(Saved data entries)

Segment Open

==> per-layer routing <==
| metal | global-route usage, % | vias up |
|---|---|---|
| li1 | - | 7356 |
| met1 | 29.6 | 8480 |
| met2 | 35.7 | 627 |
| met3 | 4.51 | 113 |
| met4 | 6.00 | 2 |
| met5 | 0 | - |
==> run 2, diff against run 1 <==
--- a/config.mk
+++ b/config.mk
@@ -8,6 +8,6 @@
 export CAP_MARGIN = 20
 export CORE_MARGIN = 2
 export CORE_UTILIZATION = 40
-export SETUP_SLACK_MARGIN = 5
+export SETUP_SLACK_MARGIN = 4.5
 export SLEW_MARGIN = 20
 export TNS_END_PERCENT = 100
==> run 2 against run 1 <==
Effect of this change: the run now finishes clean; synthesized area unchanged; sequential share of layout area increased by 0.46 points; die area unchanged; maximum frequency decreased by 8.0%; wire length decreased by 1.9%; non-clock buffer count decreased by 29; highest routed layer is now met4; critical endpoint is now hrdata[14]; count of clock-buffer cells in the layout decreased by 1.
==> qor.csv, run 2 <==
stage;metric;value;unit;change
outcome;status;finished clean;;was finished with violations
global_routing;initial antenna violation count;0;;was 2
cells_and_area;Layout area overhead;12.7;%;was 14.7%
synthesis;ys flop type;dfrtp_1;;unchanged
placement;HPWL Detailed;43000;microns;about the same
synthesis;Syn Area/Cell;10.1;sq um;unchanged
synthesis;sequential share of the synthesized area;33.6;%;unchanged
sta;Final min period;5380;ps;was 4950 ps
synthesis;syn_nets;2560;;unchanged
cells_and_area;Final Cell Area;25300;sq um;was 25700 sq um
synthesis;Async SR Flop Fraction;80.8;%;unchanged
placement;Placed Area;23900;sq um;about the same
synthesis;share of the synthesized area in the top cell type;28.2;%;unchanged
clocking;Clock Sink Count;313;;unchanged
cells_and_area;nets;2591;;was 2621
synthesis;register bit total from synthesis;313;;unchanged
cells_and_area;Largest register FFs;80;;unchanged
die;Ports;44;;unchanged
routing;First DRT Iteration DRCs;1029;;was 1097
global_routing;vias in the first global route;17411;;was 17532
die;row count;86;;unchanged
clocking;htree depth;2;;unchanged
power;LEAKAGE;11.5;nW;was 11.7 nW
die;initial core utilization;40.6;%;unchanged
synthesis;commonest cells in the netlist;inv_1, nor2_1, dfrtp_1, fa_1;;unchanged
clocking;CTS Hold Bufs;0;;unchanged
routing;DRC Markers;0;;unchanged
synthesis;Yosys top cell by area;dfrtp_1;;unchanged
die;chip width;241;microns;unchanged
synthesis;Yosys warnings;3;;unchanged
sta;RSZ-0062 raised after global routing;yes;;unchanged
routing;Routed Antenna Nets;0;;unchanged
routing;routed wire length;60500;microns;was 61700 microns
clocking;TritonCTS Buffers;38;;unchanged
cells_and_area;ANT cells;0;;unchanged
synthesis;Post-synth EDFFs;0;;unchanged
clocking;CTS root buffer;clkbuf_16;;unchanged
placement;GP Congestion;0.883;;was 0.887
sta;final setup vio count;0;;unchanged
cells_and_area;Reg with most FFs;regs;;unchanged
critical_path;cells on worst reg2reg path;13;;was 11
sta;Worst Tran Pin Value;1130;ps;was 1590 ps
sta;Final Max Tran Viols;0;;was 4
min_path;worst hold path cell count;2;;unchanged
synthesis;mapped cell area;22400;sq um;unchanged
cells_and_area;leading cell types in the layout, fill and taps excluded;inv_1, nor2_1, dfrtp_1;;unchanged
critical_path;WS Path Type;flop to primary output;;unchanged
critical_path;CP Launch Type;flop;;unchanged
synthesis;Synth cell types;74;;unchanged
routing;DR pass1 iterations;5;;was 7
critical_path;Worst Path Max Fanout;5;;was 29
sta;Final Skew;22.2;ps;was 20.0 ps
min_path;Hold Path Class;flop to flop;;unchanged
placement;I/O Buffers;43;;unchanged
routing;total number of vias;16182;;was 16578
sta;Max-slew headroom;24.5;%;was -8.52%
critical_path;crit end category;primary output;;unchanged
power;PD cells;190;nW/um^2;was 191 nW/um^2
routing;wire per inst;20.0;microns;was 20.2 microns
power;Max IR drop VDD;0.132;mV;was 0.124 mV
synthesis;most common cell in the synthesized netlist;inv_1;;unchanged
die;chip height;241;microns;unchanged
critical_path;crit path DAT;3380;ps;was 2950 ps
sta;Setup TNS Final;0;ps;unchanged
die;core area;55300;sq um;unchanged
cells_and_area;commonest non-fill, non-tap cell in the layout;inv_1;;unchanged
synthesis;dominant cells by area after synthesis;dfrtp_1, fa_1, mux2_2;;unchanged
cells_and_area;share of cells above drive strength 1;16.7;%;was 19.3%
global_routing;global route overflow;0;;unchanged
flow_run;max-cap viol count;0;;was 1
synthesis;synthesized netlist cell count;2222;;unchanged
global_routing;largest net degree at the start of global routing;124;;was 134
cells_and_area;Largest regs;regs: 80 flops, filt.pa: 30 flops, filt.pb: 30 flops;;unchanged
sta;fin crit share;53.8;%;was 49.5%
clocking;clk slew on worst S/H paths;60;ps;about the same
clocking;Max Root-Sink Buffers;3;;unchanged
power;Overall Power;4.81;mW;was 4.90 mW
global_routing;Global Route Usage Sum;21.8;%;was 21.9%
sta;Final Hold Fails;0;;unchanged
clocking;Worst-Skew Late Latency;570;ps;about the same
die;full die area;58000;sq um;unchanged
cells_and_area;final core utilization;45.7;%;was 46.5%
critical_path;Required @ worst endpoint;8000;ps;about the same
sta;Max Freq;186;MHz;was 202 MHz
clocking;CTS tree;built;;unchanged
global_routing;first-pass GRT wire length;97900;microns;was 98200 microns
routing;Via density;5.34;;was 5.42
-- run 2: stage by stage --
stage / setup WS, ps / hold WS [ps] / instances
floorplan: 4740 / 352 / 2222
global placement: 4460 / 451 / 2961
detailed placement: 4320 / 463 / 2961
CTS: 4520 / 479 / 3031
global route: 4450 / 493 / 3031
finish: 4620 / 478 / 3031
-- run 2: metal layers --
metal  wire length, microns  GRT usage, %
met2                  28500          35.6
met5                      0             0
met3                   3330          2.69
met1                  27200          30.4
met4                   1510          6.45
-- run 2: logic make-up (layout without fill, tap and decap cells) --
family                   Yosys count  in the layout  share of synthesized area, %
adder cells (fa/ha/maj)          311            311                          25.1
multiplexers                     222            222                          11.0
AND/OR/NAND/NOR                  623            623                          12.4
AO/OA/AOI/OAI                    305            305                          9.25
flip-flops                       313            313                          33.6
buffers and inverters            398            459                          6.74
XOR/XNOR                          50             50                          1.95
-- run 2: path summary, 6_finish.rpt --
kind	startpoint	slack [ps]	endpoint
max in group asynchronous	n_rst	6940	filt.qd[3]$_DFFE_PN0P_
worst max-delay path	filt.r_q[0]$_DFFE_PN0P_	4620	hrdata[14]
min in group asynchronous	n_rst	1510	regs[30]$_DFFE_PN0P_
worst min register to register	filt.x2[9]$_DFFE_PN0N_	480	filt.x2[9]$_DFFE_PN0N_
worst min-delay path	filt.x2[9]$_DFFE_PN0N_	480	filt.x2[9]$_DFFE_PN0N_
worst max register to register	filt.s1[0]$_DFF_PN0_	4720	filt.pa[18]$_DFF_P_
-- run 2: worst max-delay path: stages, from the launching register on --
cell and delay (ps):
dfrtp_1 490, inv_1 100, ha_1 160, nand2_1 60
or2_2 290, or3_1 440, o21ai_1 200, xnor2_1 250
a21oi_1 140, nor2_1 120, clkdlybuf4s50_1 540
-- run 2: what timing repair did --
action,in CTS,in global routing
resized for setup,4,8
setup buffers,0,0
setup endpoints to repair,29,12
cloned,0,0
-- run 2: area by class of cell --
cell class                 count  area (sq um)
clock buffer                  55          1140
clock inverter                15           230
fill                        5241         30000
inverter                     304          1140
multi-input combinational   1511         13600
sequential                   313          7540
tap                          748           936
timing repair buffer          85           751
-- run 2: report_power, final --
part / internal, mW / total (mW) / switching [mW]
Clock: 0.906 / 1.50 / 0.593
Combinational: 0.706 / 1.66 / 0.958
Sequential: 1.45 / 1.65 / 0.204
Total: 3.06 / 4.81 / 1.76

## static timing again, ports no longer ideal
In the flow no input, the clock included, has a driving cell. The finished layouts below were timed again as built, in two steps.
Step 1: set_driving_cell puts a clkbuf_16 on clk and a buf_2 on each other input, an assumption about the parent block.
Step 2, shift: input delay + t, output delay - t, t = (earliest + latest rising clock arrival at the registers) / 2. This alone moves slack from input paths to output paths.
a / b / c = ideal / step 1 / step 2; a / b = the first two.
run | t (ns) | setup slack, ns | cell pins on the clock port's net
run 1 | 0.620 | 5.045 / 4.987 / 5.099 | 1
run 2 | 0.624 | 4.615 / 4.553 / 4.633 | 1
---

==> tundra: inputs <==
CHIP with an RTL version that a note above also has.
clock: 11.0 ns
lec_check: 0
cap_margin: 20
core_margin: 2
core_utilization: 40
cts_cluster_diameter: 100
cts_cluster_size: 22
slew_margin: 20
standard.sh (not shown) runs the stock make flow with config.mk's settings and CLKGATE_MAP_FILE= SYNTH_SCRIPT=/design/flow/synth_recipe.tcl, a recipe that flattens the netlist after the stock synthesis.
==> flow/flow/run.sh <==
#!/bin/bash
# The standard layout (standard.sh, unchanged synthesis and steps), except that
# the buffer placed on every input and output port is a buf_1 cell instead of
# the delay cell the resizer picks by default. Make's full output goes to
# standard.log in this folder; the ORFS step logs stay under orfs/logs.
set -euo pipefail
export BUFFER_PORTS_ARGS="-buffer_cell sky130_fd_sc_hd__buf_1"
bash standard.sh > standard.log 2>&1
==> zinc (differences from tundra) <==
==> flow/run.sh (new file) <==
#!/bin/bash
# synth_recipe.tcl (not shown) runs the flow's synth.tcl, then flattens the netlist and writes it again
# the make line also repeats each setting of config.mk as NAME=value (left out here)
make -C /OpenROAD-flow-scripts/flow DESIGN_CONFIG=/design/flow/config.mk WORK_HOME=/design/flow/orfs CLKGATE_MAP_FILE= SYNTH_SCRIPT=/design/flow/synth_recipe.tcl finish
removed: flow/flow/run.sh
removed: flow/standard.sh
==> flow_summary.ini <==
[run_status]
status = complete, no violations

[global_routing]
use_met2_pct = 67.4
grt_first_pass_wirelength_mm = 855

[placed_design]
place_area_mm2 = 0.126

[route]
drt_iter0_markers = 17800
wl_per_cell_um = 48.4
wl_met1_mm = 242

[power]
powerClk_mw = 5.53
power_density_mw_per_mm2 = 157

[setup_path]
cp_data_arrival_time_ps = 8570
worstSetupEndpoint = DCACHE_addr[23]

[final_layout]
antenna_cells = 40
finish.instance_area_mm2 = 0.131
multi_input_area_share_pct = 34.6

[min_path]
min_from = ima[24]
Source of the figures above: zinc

Segment Closed

→ What to produce: Print again the lines of the entries above that fall between the line holding "synthesis;Syn Area/Cell;10.1;sq um;unchanged" and the line holding "clocking;Clock Sink Count;313;;unchanged", inclusive, exactly as they stand.

→ Response:
synthesis;Syn Area/Cell;10.1;sq um;unchanged
synthesis;sequential share of the synthesized area;33.6;%;unchanged
sta;Final min period;5380;ps;was 4950 ps
synthesis;syn_nets;2560;;unchanged
cells_and_area;Final Cell Area;25300;sq um;was 25700 sq um
synthesis;Async SR Flop Fraction;80.8;%;unchanged
placement;Placed Area;23900;sq um;about the same
synthesis;share of the synthesized area in the top cell type;28.2;%;unchanged
clocking;Clock Sink Count;313;;unchanged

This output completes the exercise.